Alexandre Bilodeau felt the emotion of the moment.
The freestyle skier’s voice shook as he spoke about his upcoming induction into Canada’s Sports Hall of Fame.
Bilodeau’s older brother Frederic, who has cerebral palsy, was on the mind of the two-time Olympic moguls champion Thursday in Calgary.
“There’s a whole story of people, a whole team of people that allowed me to find success in this sport,” Bilodeau said.
“My brother has always been part of that journey and has always been part of the performances. He’s done so much sacrifice, my whole family.
“I feel so honoured to be here and they’re part of that journey. All the emotion comes up.”
The 31-year-old from Rosemere, Que., who won Olympic gold in moguls in both 2010 and 2014, is part of a diverse class of 2019 entering the Hall of Fame.
NHL goaltender Martin Brodeur and hockey player Jayna Hefford, distance swimmer Vicki Keith, water polo player Waneek Horn-Miller and Paralympian Colette Bourgonje round out the athlete inductees.

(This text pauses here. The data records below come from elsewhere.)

$ cat config.mk
export PLATFORM = sky130hd
export DESIGN_NAME = pcr_config_regs
export DESIGN_NICKNAME = d
export VERILOG_FILES = /design/src/verilog/pcr_pkg.sv /design/src/verilog/pcr_config_regs.sv
export VERILOG_INCLUDE_DIRS = /design/src /design/src/verilog
export SDC_FILE = /design/constraint.sdc
export NUM_CORES = 1
export LEC_CHECK = 0
export BUFFER_PORTS_ARGS = -buffer_cell sky130_fd_sc_hd__buf_2
export CAP_MARGIN = 30
export CORE_AREA = 2 2 99 101
export CTS_BUF_LIST = sky130_fd_sc_hd__clkbuf_8
export DETAILED_ROUTE_END_ITERATION = 8
export DIE_AREA = 0 0 101 103
export PLACE_DENSITY = 0.81
export SLEW_MARGIN = 20
export SYNTH_ARGS = -nofsm -noshare
export SYNTH_HDL_FRONTEND = slang
export SYNTH_SLANG_ARGS = --single-unit
$ cat constraint.sdc
create_clock -name clk -period 5.75 [get_ports clk]
set_input_delay 0.2875 -clock clk [delete_from_list [all_inputs] [get_ports clk]]
set_output_delay 0.2875 -clock clk [all_outputs]
set_load 0.005 [all_outputs]
$ cat src/verilog/pcr_defs.svh
// offsets, field positions, reset values and counts of the synthesizer setup
`ifndef PCR_DEFS_SVH
`define PCR_DEFS_SVH

// register addresses carried in the serial frame
`define PCR_ADDR_STROBE   6'h00
`define PCR_ADDR_BLOCK    6'h01
`define PCR_ADDR_DRIVE    6'h02
`define PCR_ADDR_REFPATH  6'h03
`define PCR_ADDR_PRESC    6'h04
`define PCR_ADDR_PFD      6'h05
`define PCR_ADDR_PFDDEL   6'h06
`define PCR_ADDR_PUMP     6'h07

// reset values of the stored fields
`define PCR_RST_BLOCK     16'hFE9B
`define PCR_RST_DRIVE     2'h3
`define PCR_RST_REFPATH   17'h08001
`define PCR_RST_PRESC     1'h0
`define PCR_RST_PFD       3'h6
`define PCR_RST_PFDDEL    3'h2
`define PCR_RST_PUMP      10'h210

// block enable field positions
`define PCR_BLK_VCOBUF    0
`define PCR_BLK_BIAS      1
`define PCR_BLK_RDIV_EN   2
`define PCR_BLK_XMUX_CLK  3
`define PCR_BLK_RDIV_CLK  4
`define PCR_BLK_SQ_CLK    5
`define PCR_BLK_SIN_CLK   6
`define PCR_BLK_SQ_BUF    7
`define PCR_BLK_SIN_BUF   8
`define PCR_BLK_MOD_CLK   9
`define PCR_BLK_PRESC     10
`define PCR_BLK_LKD_DIG   11
`define PCR_BLK_PUMP      12
`define PCR_BLK_MOD_RUN   13
`define PCR_BLK_LKD_RUN   14
`define PCR_BLK_CSP       15

// output driver force, reference path, phase detector, pump fields
`define PCR_DRV_VAL       0
`define PCR_DRV_FORCE     1
`define PCR_RP_RATIO_HI   13
`define PCR_RP_SEL        14
`define PCR_RP_AUTO       15
`define PCR_RP_SIN        16
`define PCR_RATIO_ONE     14'h0001
`define PCR_PFD_INV       0
`define PCR_PFD_UP        1
`define PCR_PFD_DN        2
`define PCR_PUMP_UP_HI    4
`define PCR_PUMP_DN_LO    5
`define PCR_STR_SWRST     0

// prescaler low time in oscillator cycles
`define PCR_PRESC_LOW_SHORT 6'h0F
`define PCR_PRESC_LOW_LONG  6'h2F

// serial frame bit counts (count before the current rising edge)
`define PCR_CNT_FLAG      6'h00
`define PCR_CNT_ADDR_LAST 6'h06
`define PCR_CNT_DATA_1ST  6'h07
`define PCR_CNT_DATA_LAST 6'h1E
`define PCR_CNT_DONE      6'h1F

`endif

$ cat src/verilog/pcr_pkg.sv
// types of the synthesizer setup register bank
package pcr_pkg;

  // whole state of the register bank and its serial port
  typedef struct packed {
    logic        sclk_q;
    logic [5:0]  bit_cnt;
    logic        rw;
    logic        read_act;
    logic [5:0]  addr;
    logic [23:0] wdata;
    logic [23:0] out_sr;
    logic        sdo;
    logic [15:0] blk;
    logic [1:0]  drv;
    logic [16:0] rpath;
    logic        pdut;
    logic [2:0]  pfd;
    logic [2:0]  pdel;
    logic [9:0]  pump;
  } pcr_state_t;

endpackage
$ cat src/verilog/pcr_config_regs.sv
// serial-programmed configuration register bank of the synthesizer loop
// Overview of operation
// bias bit low disables whole loop
// divider enable low holds divider reset
// bit 9 picks modulator clock source
// pump enable low tristates pump output
// modulator runs only while bit 13 set
// lock detect runs only while bit 14
// bit 15 enables cycle slip prevention
// bit 11 enables digital lock detect gating
// bits 3-6 gate reference clocks to logic
// buffer enables qualified by sine select
// force bit makes driver follow value
// otherwise driver on only during reads
// 14-bit ratio divides when enabled, selected
// software keeps ratio nonzero, two upward
// select bit routes through or bypasses
// auto mode bypasses only at ratio one
// bit 16 selects sine reference input
// duty bit stretches prescaler low time
// bit 0 inverts phase detector polarity
// bits 1,2 mask up/down detector outputs
// 3-bit delay setpoint for detector reset
// two 5-bit pump current codes
// frame: flag, six address, 24 data
// strobe bit returns registers to default
// undefined bits ignored, read as zero
`timescale 1ns/1ps
`default_nettype none
`include "pcr_defs.svh"

module pcr_config_regs (
  // clock and reset
  input  wire logic       clk,
  input  wire logic       sys_rst,
  // four-wire serial port
  input  wire logic       sen,
  input  wire logic       sclk,
  input  wire logic       sdi,
  output logic            lock_or_serial_out_pin_o,
  output logic            lock_or_serial_out_pin_oe_n,
  // bias, oscillator and prescaler controls
  output logic            bias_on,
  output logic            vco_buffer_on,
  output logic            prescaler_bias_on,
  output logic            prescaler_long_low,
  output logic [5:0]      prescaler_low_cycles,
  // reference path controls
  output logic            ref_div_run,
  output logic            ref_use_divider,
  output logic [13:0]     ref_div_ratio,
  output logic            ref_sine_select,
  output logic            square_buffer_on,
  output logic            sine_buffer_on,
  output logic [3:0]      ref_clk_gates,
  // modulator, lock detect and phase detector controls
  output logic            mod_clk_from_vco,
  output logic            modulator_run,
  output logic            lock_detect_run,
  output logic            lock_detect_dig_on,
  output logic            cycle_slip_prevention,
  output logic            pd_invert,
  output logic            pd_up_pass,
  output logic            pd_down_pass,
  output logic [2:0]      pd_delay_sel,
  // charge pump controls
  output logic            pump_output_on,
  output logic [4:0]      pump_up_current,
  output logic [4:0]      pump_down_current
);

  localparam pcr_pkg::pcr_state_t RST_STATE = '{
    sclk_q:   1'b0,
    bit_cnt:  6'h00,
    rw:       1'b0,
    read_act: 1'b0,
    addr:     6'h00,
    wdata:    24'h000000,
    out_sr:   24'h000000,
    sdo:      1'b0,
    blk:      `PCR_RST_BLOCK,
    drv:      `PCR_RST_DRIVE,
    rpath:    `PCR_RST_REFPATH,
    pdut:     `PCR_RST_PRESC,
    pfd:      `PCR_RST_PFD,
    pdel:     `PCR_RST_PFDDEL,
    pump:     `PCR_RST_PUMP
  };

  pcr_pkg::pcr_state_t s_ff;
  pcr_pkg::pcr_state_t nxt_s;
  logic                sclk_rise;
  logic [23:0]         frame_word;

  // read-back word of one register, undefined bits zero
  function automatic logic [23:0] read_word(
    input logic [5:0]          a,
    input pcr_pkg::pcr_state_t st
  );
    logic [23:0] w;
    w = 24'h000000;
    unique case (a)
      `PCR_ADDR_BLOCK:   w = {8'h00, st.blk};
      `PCR_ADDR_DRIVE:   w = {22'h000000, st.drv};
      `PCR_ADDR_REFPATH: w = {7'h00, st.rpath};
      `PCR_ADDR_PRESC:   w = {23'h000000, st.pdut};
      `PCR_ADDR_PFD:     w = {21'h000000, st.pfd};
      `PCR_ADDR_PFDDEL:  w = {21'h000000, st.pdel};
      `PCR_ADDR_PUMP:    w = {14'h0000, st.pump};
      default:           w = 24'h000000;
    endcase
    return w;
  endfunction

  // inputs are synchronous, so an edge is seen against the last sample
  assign sclk_rise  = sclk & ~s_ff.sclk_q;
  assign frame_word = {s_ff.wdata[22:0], sdi};

  // serial frame decode and register updates
  always_comb begin
    nxt_s        = s_ff;
    nxt_s.sclk_q = sclk;
    if (!sen) begin
      // frame ends whenever the enable drops
      nxt_s.bit_cnt  = 6'h00;
      nxt_s.read_act = 1'b0;
    end else if (sclk_rise) begin
      if (s_ff.bit_cnt != `PCR_CNT_DONE) begin
        nxt_s.bit_cnt = s_ff.bit_cnt + 6'h01;
      end
      // first edge: read/write flag
      if (s_ff.bit_cnt == `PCR_CNT_FLAG) begin
        nxt_s.rw       = sdi;
        nxt_s.read_act = sdi;
      end else if (s_ff.bit_cnt <= `PCR_CNT_ADDR_LAST) begin
        nxt_s.addr = {s_ff.addr[4:0], sdi};
      end else if (s_ff.bit_cnt <= `PCR_CNT_DATA_LAST) begin
        nxt_s.wdata = frame_word;
      end
      // address complete: fetch the read word
      if (s_ff.bit_cnt == `PCR_CNT_ADDR_LAST) begin
        nxt_s.out_sr = read_word({s_ff.addr[4:0], sdi}, s_ff);
      end
      // read data leaves msb first, one bit per rising edge
      if (s_ff.rw && s_ff.bit_cnt >= `PCR_CNT_DATA_1ST &&
          s_ff.bit_cnt <= `PCR_CNT_DATA_LAST) begin
        nxt_s.sdo    = s_ff.out_sr[23];
        nxt_s.out_sr = {s_ff.out_sr[22:0], 1'b0};
      end
      // last data bit of a write frame commits the word
      if (!s_ff.rw && s_ff.bit_cnt == `PCR_CNT_DATA_LAST) begin
        unique case (s_ff.addr)
          `PCR_ADDR_STROBE: begin
            if (frame_word[`PCR_STR_SWRST]) begin
              nxt_s.blk   = `PCR_RST_BLOCK;
              nxt_s.drv   = `PCR_RST_DRIVE;
              nxt_s.rpath = `PCR_RST_REFPATH;
              nxt_s.pdut  = `PCR_RST_PRESC;
              nxt_s.pfd   = `PCR_RST_PFD;
              nxt_s.pdel  = `PCR_RST_PFDDEL;
              nxt_s.pump  = `PCR_RST_PUMP;
            end
          end
          `PCR_ADDR_BLOCK:   nxt_s.blk   = frame_word[15:0];
          `PCR_ADDR_DRIVE:   nxt_s.drv   = frame_word[1:0];
          `PCR_ADDR_REFPATH: nxt_s.rpath = frame_word[16:0];
          `PCR_ADDR_PRESC:   nxt_s.pdut  = frame_word[0];
          `PCR_ADDR_PFD:     nxt_s.pfd   = frame_word[2:0];
          `PCR_ADDR_PFDDEL:  nxt_s.pdel  = frame_word[2:0];
          `PCR_ADDR_PUMP:    nxt_s.pump  = frame_word[9:0];
          default: begin
          end
        endcase
      end
    end
  end

  // state register
  always_ff @(posedge clk) begin
    if (sys_rst) begin
      s_ff <= RST_STATE;
    end else begin
      s_ff <= nxt_s;
    end
  end

  // output pin driver: forced, else only during a read
  always_comb begin
    lock_or_serial_out_pin_o = s_ff.sdo;
    if (s_ff.drv[`PCR_DRV_FORCE]) begin
      lock_or_serial_out_pin_oe_n = ~s_ff.drv[`PCR_DRV_VAL];
    end else begin
      lock_or_serial_out_pin_oe_n = ~s_ff.read_act;
    end
  end

  // bias gates every loop block
  assign bias_on            = s_ff.blk[`PCR_BLK_BIAS];
  assign vco_buffer_on      = bias_on & s_ff.blk[`PCR_BLK_VCOBUF];
  assign prescaler_bias_on  = bias_on & s_ff.blk[`PCR_BLK_PRESC];
  assign prescaler_long_low = s_ff.pdut;
  assign prescaler_low_cycles = s_ff.pdut ? `PCR_PRESC_LOW_LONG :
                                            `PCR_PRESC_LOW_SHORT;

  // reference divider: held in reset means bypassed
  assign ref_div_run     = bias_on & s_ff.blk[`PCR_BLK_RDIV_EN];
  assign ref_div_ratio   = s_ff.rpath[`PCR_RP_RATIO_HI:0];
  assign ref_use_divider = ref_div_run &
    (s_ff.rpath[`PCR_RP_AUTO] ? (ref_div_ratio != `PCR_RATIO_ONE)
                              : s_ff.rpath[`PCR_RP_SEL]);
  assign ref_sine_select = s_ff.rpath[`PCR_RP_SIN];
  assign square_buffer_on = bias_on & s_ff.blk[`PCR_BLK_SQ_BUF] &
                            ~ref_sine_select;
  assign sine_buffer_on   = bias_on & s_ff.blk[`PCR_BLK_SIN_BUF] &
                            ref_sine_select;
  // reference clock gates: sine, square, divided, muxed
  assign ref_clk_gates = {4{bias_on}} &
                         s_ff.blk[`PCR_BLK_SIN_CLK:`PCR_BLK_XMUX_CLK];

  // modulator, lock detect and phase detector
  assign mod_clk_from_vco   = s_ff.blk[`PCR_BLK_MOD_CLK];
  assign modulator_run      = bias_on & s_ff.blk[`PCR_BLK_MOD_RUN];
  assign lock_detect_run    = bias_on & s_ff.blk[`PCR_BLK_LKD_RUN];
  assign lock_detect_dig_on = bias_on & s_ff.blk[`PCR_BLK_LKD_DIG];
  assign cycle_slip_prevention = bias_on & s_ff.blk[`PCR_BLK_CSP];
  assign pd_invert    = s_ff.pfd[`PCR_PFD_INV];
  assign pd_up_pass   = bias_on & s_ff.pfd[`PCR_PFD_UP];
  assign pd_down_pass = bias_on & s_ff.pfd[`PCR_PFD_DN];
  assign pd_delay_sel = s_ff.pdel;

  // charge pump: disabled output is high impedance in the analog
  assign pump_output_on    = bias_on & s_ff.blk[`PCR_BLK_PUMP];
  assign pump_up_current   = s_ff.pump[`PCR_PUMP_UP_HI:0];
  assign pump_down_current = s_ff.pump[9:`PCR_PUMP_DN_LO];
endmodule
`default_nettype wire

# Word level (Yosys, flattened, before mapping)
# Index checks and enable logic that the tools add are counted.
[classes]
add_sub_neg = 1
n_lt_le_gt_ge = 3
n_eq_ne = 19
n_mux = 14
n_bitwise = 24
reduce_logical = 29
[ops]
columns = ["cell", "n"]
rows = [
  ["case mux 17 bit (7 select lines)", 1],
  ["== test 6 x 3 -> 1 bit (second input constant)", 9],
  ["two-way mux 52 bit", 1],
  ["AND reduction 5 bit", 8],
  ["case mux 17 bit (2 select lines)", 1],
  ["case mux 16 bit (2 select lines)", 1],
  ["two-way mux 25 bit", 1],
  ["== test 6 x 2 -> 1 bit (second input constant)", 4],
  ["two-way mux 24 bit", 1],
  ["case mux 10 bit (2 select lines)", 1],
  ["bitwise AND 1 bit", 16],
  ["nonzero test 2 bit", 8],
  ["inequality test 14 x 1 -> 1 bit (second input constant)", 1],
  ["== test 6 x 1 -> 1 bit (second input constant)", 2],
  ["zero test 6 bit", 2],
  ["case mux 3 bit (2 select lines)", 2],
  ["AND reduction 3 bit", 3],
  ["NOT 1 bit", 7],
  ["adder 6 x 1 -> 6 bit (second input constant)", 1],
  ["== test 6 x 5 -> 1 bit (second input constant)", 1],
  [">= comparator 6 x 3 -> 1 bit (second input constant)", 1],
  ["<= comparator 6 x 3 -> 1 bit (second input constant)", 1],
  ["<= comparator 6 x 5 -> 1 bit (second input constant)", 1],
  ["two-way mux 6 bit", 1],
  ["other kinds (11)", 15],
]
[word_totals]
reg_bits = 108
input_bits = 5
out_inout_bits = 57
word_cells = 105

# Logic depth before layout (Yosys ltp)
# Gate-level depths: netlist (run 1).
[depth]
ltp_word = 5
mapped_depth = 8
mapped_depth_nobuf = 6

# Worst setup path before layout (run 1)
# OpenSTA, ideal clock, no wires.
[synth_timing]
kind = "flip-flop to flip-flop"
from = "register s_ff[103] (netlist bit)"
to = "register s_ff[36] (netlist bit)"
setup_time_ns = 0.117
arrival_time_ns = 2.260
required_ns = 5.633
slack_ns = 3.373
path_stages_with_launch = 8
path_buffers = 3
period_less_slack_ns = 2.377
cell_sequence = "dfxtp_1 -> buf_6 -> or4_4 -> or4_1 -> buf_4 -> or3_1 -> buf_6 -> o22a_1"
[synth_between]
elab_chain_len = 3
elab_cells_between_ends = 6
cone_classes = "eq/ne (2); mux (1); reduce/logical (3)"
[synth_lines]
columns = ["item", "line_no", "source"]
rows = [
  ["start, declared", "pcr_config_regs.sv:90", "pcr_pkg::pcr_state_t s_ff;"],
  ["start signal, assigned", "pcr_config_regs.sv:183", "s_ff <= nxt_s;"],
  ["== test 6 x 1 -> 1 bit / zero test 6 bit (equally long branches)", "pcr_config_regs.sv:152", "unique case (s_ff.addr)"],
  ["nonzero test 2 bit (no source line) / inequality test 2 bit (equally long branches)", "n/a", ""],
  ["AND reduction 5 bit (no source line)", "n/a", ""],
]
# Parallel ways exist; a longest one is shown, timed or not.
# A chain may end at the register's enable or synchronous reset.

# Worst setup path in the final report (run 1)
# Ends and elaborated chain as after synthesis.

==> results of run 1 <==
critical path, cell delays in order (launching register included):
cell	delay, ns
dfxtp_1	0.41
or4_4	0.56
or4_1	0.73
or3_1	0.57
o22a_1	0.23
cells in the mapped netlist (6+ instances only):
cell type  instances
mux2_2            16
nor3_1            13
a22o_1            34
nand2_1           28
a31oi_1            9
and3_1             6
o21ai_0           36
clkbuf_1          22
inv_1             12
mux2i_1           29
dfxtp_1          108
a22oi_1           10
buf_4             35
nor2_1            52
and2_1            16
nand3_1            8
a21oi_1           23
o22a_1             9
sequential cells by signal, summed over array words and instances (netlist names), 3 cells and up:
name / cells
s_ff: 59
frame_word: 16
ref_div_ratio: 14
pump_down_current: 5
pump_up_current: 5
pd_delay_sel: 3
final cells by class:
| type | instances | area (sq um) |
|---|---|---|
| clock buffer | 9 | 124 |
| sequential | 108 | 2160 |
| multi-input combinational | 363 | 2430 |
| tap | 114 | 143 |
| timing repair buffer | 63 | 353 |
| fill | 843 | 4120 |
| clock inverter | 7 | 86.3 |
| inverter | 12 | 45.0 |
through the flow:
step / instance area [sq um] / worst slack, ns / util
after floorplan: 5030 / 3.37 / -
after global placement: 5090 / 3.18 / 0.538
after detailed placement: 5100 / 3.09 / 0.539
after CTS: 5310 / 3.12 / 0.561
after global routing: 5340 / 3.02 / 0.565
final: 5340 / 3.15 / 0.565
logic make-up (layout without fill, tap and decap cells):
group | count (synthesis) | after routing | share of synthesized area
AND/OR/NAND/NOR | 157 | 157 | 0.161
AO/OA/AOI/OAI | 145 | 145 | 0.201
multiplexers | 46 | 46 | 0.0981
other | 2 | 5 | 0.00149
XOR/XNOR | 7 | 7 | 0.0122
adder cells (fa/ha/maj) | 3 | 3 | 0.00747
flip-flops | 108 | 108 | 0.430
buffers and inverters | 78 | 91 | 0.0882
routing by layer:
metal / track usage / up-vias
met5: 0 / -
li1: - / 1958
met2: 0.388 / 170
met3: 0.0529 / 29
met4: 0.0873 / 0
met1: 0.291 / 1999
power by group through the flow:
stage               clock, W  combinational (W)  sequential, W
finish              0.000467          0.0000475       0.000751
global route        0.000503          0.0000522       0.000751
CTS                 0.000473          0.0000440       0.000751
detailed placement         0          0.0000438       0.000768
global placement           0          0.0000423       0.000768
floorplan                  0          0.0000352       0.000767
path summary, 6_finish.rpt:
| path | from | endpoint | cells after the start |
|---|---|---|---|
| hold / removal | sclk | s_ff[115] | 2 |
| hold reg to reg | s_ff[76] | lock_or_serial_out_pin_o | 2 |
| setup / recovery | s_ff[103] | s_ff[36] | 4 |
| setup reg to reg | s_ff[103] | s_ff[36] | 4 |
==> impl_metrics.ini, run 1 <==
[status]
status = finished clean

[critical_path]
cp_data_arrival_time_ns = 2.87
criticalPathCategory = reg -> reg
critPathLaunchType = flip-flop
critPathMaxFanout = 10
critPathRequiredTime_ns = 6.02
endpoint_kind = flip-flop
regToRegSetupSlack_ns = 3.15

[global_routing]
first_global_vias = 3824
track_usage = 0.231
grt_first_pass_wirelength_microns = 19000
grt_max_degree = 52
grt-ovfl-total = 0
antenna_found_initial = 0

[cts]
root_buffer = clkbuf_8
clk_path_buf_depth = 2
clk_latency_ns = 0.39
cts_tree = yes
htreeDepth = 3
hold_buffers = 0
postCtsSetupBuffers = 0
cts.reportedPaths.clkPinSlew_ns = 0.11
cts.repair.resized = 0
cts_buffers = 9
cts_sinks = 108

[timing]
fin_setup_tns_ns = 0
rsz0062_at_grt = false
hold_viol_final = 0
skew_ns = 0.0211
setup_viol = 0
max_freq_ghz = 0.384
tightest_slew_ns = 1.05
fin_hold_ws_ns = 0.154
slew_violations = 0
max_slew_margin = 0.302
period_needed_ns = 2.60
period_share = 0.453

[detailed_routing]
routed.top_layer = met4
drtIter0Drc = 283
detail-route-antenna-nets = 0
avgViaCountPerCell = 6.15
dr_wl_met2_microns = 5730
drtPass1Iterations = 5
via_count = 4156
drcViolationCount = 0
wire_per_inst_microns = 17.5
drt-total-wl_microns = 11900
wl_met3_microns = 776
wl_met1_microns = 5050

[floorplan]
dieArea_sq_um = 10400
num_rows = 36
coreArea_sq_um = 9460
ios = 62
die_h_microns = 103
start_util = 0.531
die_w_microns = 101

[finish]
diodes = 0
final_cell_mix = dfxtp_1 (108), buf_2 (56), nor2_1 (52)
drive_above_1_share = 0.189
final_cells = 676
syn_to_final_growth_pct = 6.35
nNetsFinal = 565
layout_commonest_cell = dfxtp_1

[synth]
netlist.area_leader.share = 0.430
synth-seq-cells = 108
synth_area_leader_cell = dfxtp_1
ys.flop_type = dfxtp_1
yosys-top-cells-area = dfxtp_1 (43%), a22o_1 (5.9%), mux2i_1 (5.8%)
syn_area_sq_um = 5020
synth-edff-count = 0
ys_types = 58
ys_seq_area_frac = 0.430
syn_inst = 546
ys_warn_count = 0
syn_area_per_cell_sq_um = 9.20
synthArstFlopShare = 0

[placement]
portBuffers = 56
place.gp.congestion = 0.909
dpl.cell_count = 658
hpwl_microns = 8350

[power]
pwr-share-comb = 0.038
switching_share = 0.258
power.net_switching_w = 0.000327
internal_power_w = 0.000938
power.total_w = 0.00127
p_leak_nw = 2.30
p_clk_frac = 0.369
ir_drop_mv = 0.157
seqPwrFrac = 0.593
p_per_area_nw_per_um2 = 237

[job]
drv_cap = 0

[min_path]
hp-class = in -> reg
(Power assumes the default switching activity.)
==> run 2: changes to the inputs <==
Clock period 5.75 ns to 2.6 ns, I/O delays scaled along.
==> run 2 against run 1 <==
Compared with the run above:
- critical path depth grew 1
- register-to-register slack lost 2.9 ns
- global-route usage grew 0.94 points
- sequential power grew 120%
- setup slack lost 2.9 ns
- core utilization grew 0.73 points
- sequential cell count is the same
- final cell count grew 1.5%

Former CFL commissioner Doug Mitchell and rowing official and coach Guylaine Bernier will enter as builders.
They join 664 other athletes and builders who have entered the hall over its 64-year history.
All but Brodeur were present Thursday at the hall located at WinSport’s Canada Olympic Park.
Their official induction ceremony will be held in Toronto in October.
Five of the eight are women and two of them — Horn-Miller and Bourgonje — are Indigenous.
“To be included with such incredible people, people from all walk of life and experiences in sport and to get a chance to talk to them and hear their stories, there are similarities, but there’s that difference as well and that’s what great about sport,” Horn-Miller said. “It brings so many different people together.”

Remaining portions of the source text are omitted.